Martin and Zimmerman

The Anglo-American legal system has developed over many centuries.  Most Americans probably have no idea that the colonists in the 17th and 18th centuries brought English common law principles with them and that English precedents are routinely cited in US court opinions even now.  Trial by jury, the adversary process, and the presumption of innocence are all inherited from the British.  They often disappoint Americans in individual cases because they do not seem dedicated to establishing the truth.  What Americans do not understand is that the alternative to verbal combat in the courtroom is armed combat in the streets, rather like what occurs today in Russia or in many lawless neighborhoods and regions of the world.  If citizens are going to trust their fellow citizens with their property, their freedom, or even their life, they have to be free to hire lawyers who will fight as hard as they can for them.  The public expects the same of its prosecutors, who will indeed do anything they can legally get away with to secure a conviction.
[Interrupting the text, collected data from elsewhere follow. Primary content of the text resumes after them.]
$ cat src/rtl/ssd_scan_n_pkg.sv
// ssd_scan_n_pkg -- shared constants and types for the multiplexed
// seven-segment scanner.
//   - active-low polarity constants for segments and digit enables
//   - segment codes for 0-F, blank and dash (bit 6 = g ... bit 0 = a)
//   - converter FSM state type and a hex-to-segment helper
package ssd_scan_n_pkg;

    // Both segments and digit enables are active-low on the board.
    localparam logic SEG_LIT  = 1'b0;
    localparam logic SEG_DARK = 1'b1;
    localparam logic SEL_ON   = 1'b0;
    localparam logic SEL_OFF  = 1'b1;

    localparam logic [6:0] SEG_BLANK = {7{SEG_DARK}};
    localparam logic [6:0] SEG_DASH  = 7'b0111111;

    // Indexed by nibble value: SEG_HEX[0] is '0', SEG_HEX[15] is 'F'.
    localparam logic [15:0][6:0] SEG_HEX = {
        7'b0001110,  // F
        7'b0000110,  // E
        7'b0100001,  // d
        7'b1000110,  // C
        7'b0000011,  // b
        7'b0001000,  // A
        7'b0010000,  // 9
        7'b0000000,  // 8
        7'b1111000,  // 7
        7'b0000010,  // 6
        7'b0010010,  // 5
        7'b0011001,  // 4
        7'b0110000,  // 3
        7'b0100100,  // 2
        7'b1111001,  // 1
        7'b1000000   // 0
    };

    // Wide enough for the largest DIN plus the hex overflow shift (8 digits).
    localparam int PAD_W = 36;

    typedef enum logic [1:0] {
        CONV_IDLE,
        CONV_LOAD,
        CONV_SHIFT,
        CONV_DONE
    } conv_state_t;

    function automatic logic [6:0] seg_encode(input logic [3:0] nib);
        return SEG_HEX[nib];
    endfunction

endpackage
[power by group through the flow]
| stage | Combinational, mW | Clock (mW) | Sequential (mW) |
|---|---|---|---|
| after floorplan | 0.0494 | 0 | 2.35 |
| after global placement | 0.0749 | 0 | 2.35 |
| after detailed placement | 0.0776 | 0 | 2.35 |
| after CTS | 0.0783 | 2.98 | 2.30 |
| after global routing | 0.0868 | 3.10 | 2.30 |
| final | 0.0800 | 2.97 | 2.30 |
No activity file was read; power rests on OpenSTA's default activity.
--- src/rtl/ads1115_sequencer_if.sv ---
// ads1115_sequencer_if
// Handshake between the ADS1115 transaction sequencer and the byte-level
// I2C engine that owns SDA/SCL.
//   instruction   sequencer -> engine  0=START 1=STOP 2=READ 3=WRITE
//   enable        sequencer -> engine  request level; low returns engine to idle
//   byte_to_send  sequencer -> engine  data byte for WRITE
//   byte_received engine -> sequencer  receive register, valid with complete
//   complete      engine -> sequencer  done flag; stays stale until enable is seen
// Modports: master = sequencer side, slave = engine side.
interface ads1115_sequencer_if;
  logic [1:0] instruction;
  logic       enable;
  logic [7:0] byte_to_send;
  logic [7:0] byte_received;
  logic       complete;

  modport master (
    output instruction, enable, byte_to_send,
    input  byte_received, complete
  );

  modport slave (
    input  instruction, enable, byte_to_send,
    output byte_received, complete
  );
endinterface
File: src/rtl/selftest_seq.sv
// Self-test sequencer: walks a DEPTH-entry vector table through a req/res DUT
// and tallies pass/fail. Define SELFTEST_TIMEOUT_EN to enable the watchdog.
module selftest_seq
  import selftest_pkg::*;
#(
  parameter int W     = 255,
  parameter int DEPTH = 4,
  parameter int IW    = idx_w(DEPTH),
  parameter int TMO   = 1048576
) (
  input  logic             clk,
  input  logic             rstn,
  input  logic             start,
  input  logic             loop_en,
  output logic [IW-1:0]    vec_idx,
  input  logic [W-1:0]     vec_a,
  input  logic [W-1:0]     vec_b,
  input  logic [W-1:0]     vec_exp,
  output logic [W-1:0]     dut_a,
  output logic [W-1:0]     dut_b,
  output logic             dut_req_valid,
  input  logic             dut_req_ready,
  input  logic             dut_req_busy,
  input  logic             dut_res_valid,
  output logic             dut_res_ready,
  input  logic [W-1:0]     dut_res,
  output logic [CNT_W-1:0] pass_cnt,
  output logic [CNT_W-1:0] fail_cnt,
  output logic [IW-1:0]    first_fail_idx,
  output logic             timeout,
  output logic             busy,
  output logic             done
);

  st_e              r_state;
  logic [IW-1:0]    r_idx;
  logic [W-1:0]     r_a;
  logic [W-1:0]     r_b;
  logic [W-1:0]     r_exp;
  logic             r_req_valid;
  logic             r_res_ready;
  logic [CNT_W-1:0] r_pass;
  logic [CNT_W-1:0] r_fail;
  logic [IW-1:0]    r_ffi;
  logic             r_timeout;
  logic             w_expire;
  logic             w_unused;

  assign w_unused = dut_req_busy;

`ifdef SELFTEST_TIMEOUT_EN
  selftest_wdog #(.TMO(TMO)) u_wdog (
    .clk      (clk),
    .rstn     (rstn),
    .i_clr    (r_state == ST_LOAD),
    .i_en     ((r_state == ST_REQ) || (r_state == ST_WAIT)),
    .o_expire (w_expire)
  );
`else
  localparam int unused_tmo = TMO;
  assign w_expire = 1'b0;
`endif

  always_ff @(posedge clk or negedge rstn) begin
    if (!rstn) begin
      r_state     <= ST_IDLE;
      r_idx       <= '0;
      r_a         <= '0;
      r_b         <= '0;
      r_exp       <= '0;
      r_req_valid <= 1'b0;
      r_res_ready <= 1'b0;
      r_pass      <= '0;
      r_fail      <= '0;
      r_ffi       <= '0;
      r_timeout   <= 1'b0;
    end else begin
      case (r_state)
        ST_IDLE, ST_DONE: begin
          if (start) begin
            r_pass    <= '0;
            r_fail    <= '0;
            r_ffi     <= '0;
            r_timeout <= 1'b0;
            r_idx     <= '0;
            r_state   <= ST_LOAD;
          end
        end
        ST_LOAD: begin
          r_a         <= vec_a;
          r_b         <= vec_b;
          r_exp       <= vec_exp;
          r_req_valid <= 1'b1;
          r_state     <= ST_REQ;
        end
        ST_REQ: begin
          if (r_req_valid && dut_req_ready) begin
            r_req_valid <= 1'b0;
            r_state     <= ST_WAIT;
          end else if (w_expire) begin
            r_timeout   <= 1'b1;
            r_fail      <= sat_inc(r_fail);
            if (r_fail == '0) r_ffi <= r_idx;
            r_req_valid <= 1'b0;
            r_state     <= ST_DONE;
          end
        end
        ST_WAIT: begin
          // A result arriving on the expiry cycle is still scored.
          if (dut_res_valid) begin
            if (dut_res == r_exp) begin
              r_pass <= sat_inc(r_pass);
            end else begin
              r_fail <= sat_inc(r_fail);
              if (r_fail == '0) r_ffi <= r_idx;
            end
            r_res_ready <= 1'b1;
            r_state     <= ST_ACK;
          end else if (w_expire) begin
            r_timeout <= 1'b1;
            r_fail    <= sat_inc(r_fail);
            if (r_fail == '0) r_ffi <= r_idx;
            r_state   <= ST_DONE;
          end
        end
        ST_ACK: begin
          if (!dut_res_valid) begin
            r_res_ready <= 1'b0;
            if (r_idx != IW'(DEPTH - 1)) begin
              r_idx   <= r_idx + 1'b1;
              r_state <= ST_LOAD;
            end else if (loop_en) begin
              r_idx   <= '0;
              r_state <= ST_LOAD;
            end else begin
              r_state <= ST_DONE;
            end
          end
        end
        default: r_state <= ST_IDLE;
      endcase
    end
  end

  assign vec_idx        = r_idx;
  assign dut_a          = r_a;
  assign dut_b          = r_b;
  assign dut_req_valid  = r_req_valid;
  assign dut_res_ready  = r_res_ready;
  assign pass_cnt       = r_pass;
  assign fail_cnt       = r_fail;
  assign first_fail_idx = r_ffi;
  assign timeout        = r_timeout;
  assign busy           = (r_state != ST_IDLE) && (r_state != ST_DONE);
  assign done           = (r_state == ST_DONE);

endmodule
### src/rtl/apb_mem_completer.sv
// apb_mem_completer
//
// APB4 completer holding a word-addressed, byte-strobed register memory.
// Every transfer is latched on its setup edge. The completer then holds
// PREADY low for WAIT_STATES access cycles, and raises it for exactly one
// cycle with registered PRDATA and PSLVERR. Indices at or beyond DEPTH
// complete with PSLVERR=1, and a read of such an index returns zero.
//
// Parameters:
//   ADDWIDTH    - width of PADDR (word index)
//   DATAWIDTH   - data width, a multiple of 8
//   DEPTH       - number of implemented words (<= 2**ADDWIDTH)
//   WAIT_STATES - access cycles with PREADY low before completion (0..15)
//
// Ports:
//   PCLK     in   clock, rising edge
//   PRESETn  in   asynchronous active-low reset (also clears the memory)
//   PSEL     in   completer selected
//   PENABLE  in   access phase
//   PWRITE   in   1 = write, 0 = read
//   PADDR    in   word index
//   PWDATA   in   write data
//   PSTRB    in   byte-lane write enables
//   PREADY   out  transfer complete (registered)
//   PRDATA   out  read data (registered, held between transfers)
//   PSLVERR  out  error response (registered, valid while PREADY=1)

module apb_mem_completer #(
    parameter int ADDWIDTH    = 8,
    parameter int DATAWIDTH   = 32,
    parameter int DEPTH       = 64,
    parameter int WAIT_STATES = 0
) (
    input  logic                   PCLK,
    input  logic                   PRESETn,
    input  logic                   PSEL,
    input  logic                   PENABLE,
    input  logic                   PWRITE,
    input  logic [ADDWIDTH-1:0]    PADDR,
    input  logic [DATAWIDTH-1:0]   PWDATA,
    input  logic [DATAWIDTH/8-1:0] PSTRB,
    output logic                   PREADY,
    output logic [DATAWIDTH-1:0]   PRDATA,
    output logic                   PSLVERR
);

    localparam int NLANES = DATAWIDTH / 8;
    localparam int IDXW   = (DEPTH > 1) ? $clog2(DEPTH) : 1;
    localparam logic [3:0]        WS        = 4'(WAIT_STATES);
    localparam logic [ADDWIDTH:0] DEPTH_EXT = (ADDWIDTH+1)'(DEPTH);

    typedef enum logic [1:0] {
        S_IDLE,
        S_WAIT,
        S_DONE
    } state_t;

    state_t state_q, state_d;
    logic [3:0] cnt_q, cnt_d;

    logic [ADDWIDTH-1:0]  addr_q;
    logic                 write_q;
    logic [DATAWIDTH-1:0] wdata_q;
    logic [NLANES-1:0]    strb_q;

    logic [DATAWIDTH-1:0] mem [DEPTH];

    logic setup, raise, complete, abort;

    logic [ADDWIDTH-1:0] acc_addr;
    logic                acc_write;
    logic                acc_err;
    logic [IDXW-1:0]     acc_idx;
    logic                commit_err;
    logic [IDXW-1:0]     commit_idx;

    // State register and wait counter.
    always_ff @(posedge PCLK or negedge PRESETn) begin
        if (!PRESETn) begin
            state_q <= S_IDLE;
            cnt_q   <= 4'd0;
        end else begin
            state_q <= state_d;
            cnt_q   <= cnt_d;
        end
    end

    // Next-state logic and the per-edge control strobes for the datapath.
    // 'raise' marks the edge that puts PREADY high. 'complete' and 'abort'
    // mark the edges that end the access phase, with or without committing.
    always_comb begin
        state_d  = state_q;
        cnt_d    = cnt_q;
        setup    = 1'b0;
        raise    = 1'b0;
        complete = 1'b0;
        abort    = 1'b0;
        case (state_q)
            S_IDLE: begin
                if (PSEL && !PENABLE) begin
                    setup = 1'b1;
                    cnt_d = WS;
                    if (WS == 4'd0) begin
                        state_d = S_DONE;
                        raise   = 1'b1;
                    end else begin
                        state_d = S_WAIT;
                    end
                end
            end
            S_WAIT: begin
                if (!PSEL) begin
                    abort   = 1'b1;
                    state_d = S_IDLE;
                    cnt_d   = 4'd0;
                end else if (PENABLE) begin
                    if (cnt_q == 4'd1) begin
                        state_d = S_DONE;
                        cnt_d   = 4'd0;
                        raise   = 1'b1;
                    end else begin
                        cnt_d = cnt_q - 4'd1;
                    end
                end
            end
            S_DONE: begin
                state_d = S_IDLE;
                if (PSEL) begin
                    complete = 1'b1;
                end else begin
                    abort = 1'b1;
                end
            end
            default: state_d = S_IDLE;
        endcase
    end

    // With zero wait states, PREADY rises on the setup edge itself, before
    // the latched copies are valid. In that case the response is computed
    // from the live bus instead.
    always_comb begin
        acc_addr   = setup ? PADDR : addr_q;
        acc_write  = setup ? PWRITE : write_q;
        acc_err    = ({1'b0, acc_addr} >= DEPTH_EXT);
        acc_idx    = acc_addr[IDXW-1:0];
        commit_err = ({1'b0, addr_q} >= DEPTH_EXT);
        commit_idx = addr_q[IDXW-1:0];
    end

    // Request latches, response registers and the memory itself. A write
    // commits only on the completion edge and only from the latched data.
    // An aborted transfer therefore leaves the memory untouched.
    always_ff @(posedge PCLK or negedge PRESETn) begin
        if (!PRESETn) begin
            PREADY  <= 1'b0;
            PSLVERR <= 1'b0;
            PRDATA  <= '0;
            addr_q  <= '0;
            write_q <= 1'b0;
            wdata_q <= '0;
            strb_q  <= '0;
            for (int i = 0; i < DEPTH; i++) begin
                mem[i] <= '0;
            end
        end else begin
            if (setup) begin
                addr_q  <= PADDR;
                write_q <= PWRITE;
                wdata_q <= PWDATA;
                strb_q  <= PSTRB;
            end
            if (raise) begin
                PREADY  <= 1'b1;
                PSLVERR <= acc_err;
                if (!acc_write) begin
                    PRDATA <= acc_err ? '0 : mem[acc_idx];
                end
            end
            if (complete || abort) begin
                PREADY  <= 1'b0;
                PSLVERR <= 1'b0;
            end
            if (complete && write_q && !commit_err) begin
                for (int i = 0; i < NLANES; i++) begin
                    if (strb_q[i]) begin
                        mem[commit_idx][8*i +: 8] <= wdata_q[8*i +: 8];
                    end
                end
            end
        end
    end

endmodule
File: src/rtl/alu_pkg.sv
// Shared definitions for the iterative ALU: op codes, FSM state encoding,
// the WIDTH legality check and op-class helpers.
package alu_pkg;

  localparam logic [5:0] OP_ADD    = 6'd0;
  localparam logic [5:0] OP_SUB    = 6'd1;
  localparam logic [5:0] OP_AND    = 6'd2;
  localparam logic [5:0] OP_XOR    = 6'd3;
  localparam logic [5:0] OP_OR     = 6'd4;
  localparam logic [5:0] OP_SLL    = 6'd5;
  localparam logic [5:0] OP_SRL    = 6'd6;
  localparam logic [5:0] OP_SRA    = 6'd7;
  localparam logic [5:0] OP_EQ     = 6'd8;
  localparam logic [5:0] OP_GEU    = 6'd9;
  localparam logic [5:0] OP_LTU    = 6'd10;
  localparam logic [5:0] OP_NE     = 6'd11;
  localparam logic [5:0] OP_GTU    = 6'd12;
  localparam logic [5:0] OP_LT     = 6'd13;
  localparam logic [5:0] OP_GE     = 6'd14;
  localparam logic [5:0] OP_PASSB  = 6'd63;

  localparam logic [5:0] OP_MUL    = 6'd16;
  localparam logic [5:0] OP_MULH   = 6'd17;
  localparam logic [5:0] OP_MULHSU = 6'd18;
  localparam logic [5:0] OP_MULHU  = 6'd19;
  localparam logic [5:0] OP_DIV    = 6'd20;
  localparam logic [5:0] OP_DIVU   = 6'd21;
  localparam logic [5:0] OP_REM    = 6'd22;
  localparam logic [5:0] OP_REMU   = 6'd23;

  typedef enum logic [1:0] {
    S_IDLE = 2'd0,
    S_CALC = 2'd1,
    S_FIN  = 2'd2,
    S_DONE = 2'd3
  } state_t;

  function automatic bit width_ok(input int w);
    return (w == 8) || (w == 16) || (w == 32) || (w == 64);
  endfunction

  // M ops occupy codes 16..23, i.e. op[5:3] == 3'b010.
  function automatic logic is_mop(input logic [5:0] op);
    return op[5:3] == 3'b010;
  endfunction

endpackage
Yesterday President Obama redefined the case as a problem of racial profiling.  To some extent it undoubtedly was: Martin looked to Zimmerman like a suspicious punk in part, undoubtedly, because he was black. (I heard one civil rights leader say on PBS that all of the more than 40 calls Zimmerman had made to the police as part of his neighborhood watch related to black men, but I don't know if that is true.)  But all the same, that in itself did not lead to Martin's death.  Martin would almost surely be alive today if Zimmerman had waited for the police to arrive--or if Zimmerman had not been allowed to venture out onto the street armed to confront a stranger.  The real problem illustrated by the case is the vigilante culture, long a feature of life in the southern United States, which I discussed at length more than a year ago when Martin's death first became a national issue, on April 6, 2012.  In the South as in the Old West, it has long been a tradition that there is something noble about taking the law into one's own hands, as Scarlett O'Hara did when she shot a Yankee soldier who presumed to cross the threshold at Tara or Rhett Butler did when he killed a black man who he thought had insulted a white woman.  (The original post went into this at length.)  Zimmerman took advantage of Florida's easy laws on concealed weapons--laws that are similar to those of many red states--to follow Martin armed.  He was probably familiar with the "stand your ground" law--which the judge did mention in her charge to the jury as a possible defense of Zimmerman's behavior--which allowed him unhesitatingly to use his weapon when things turned violent.  And that is what he did.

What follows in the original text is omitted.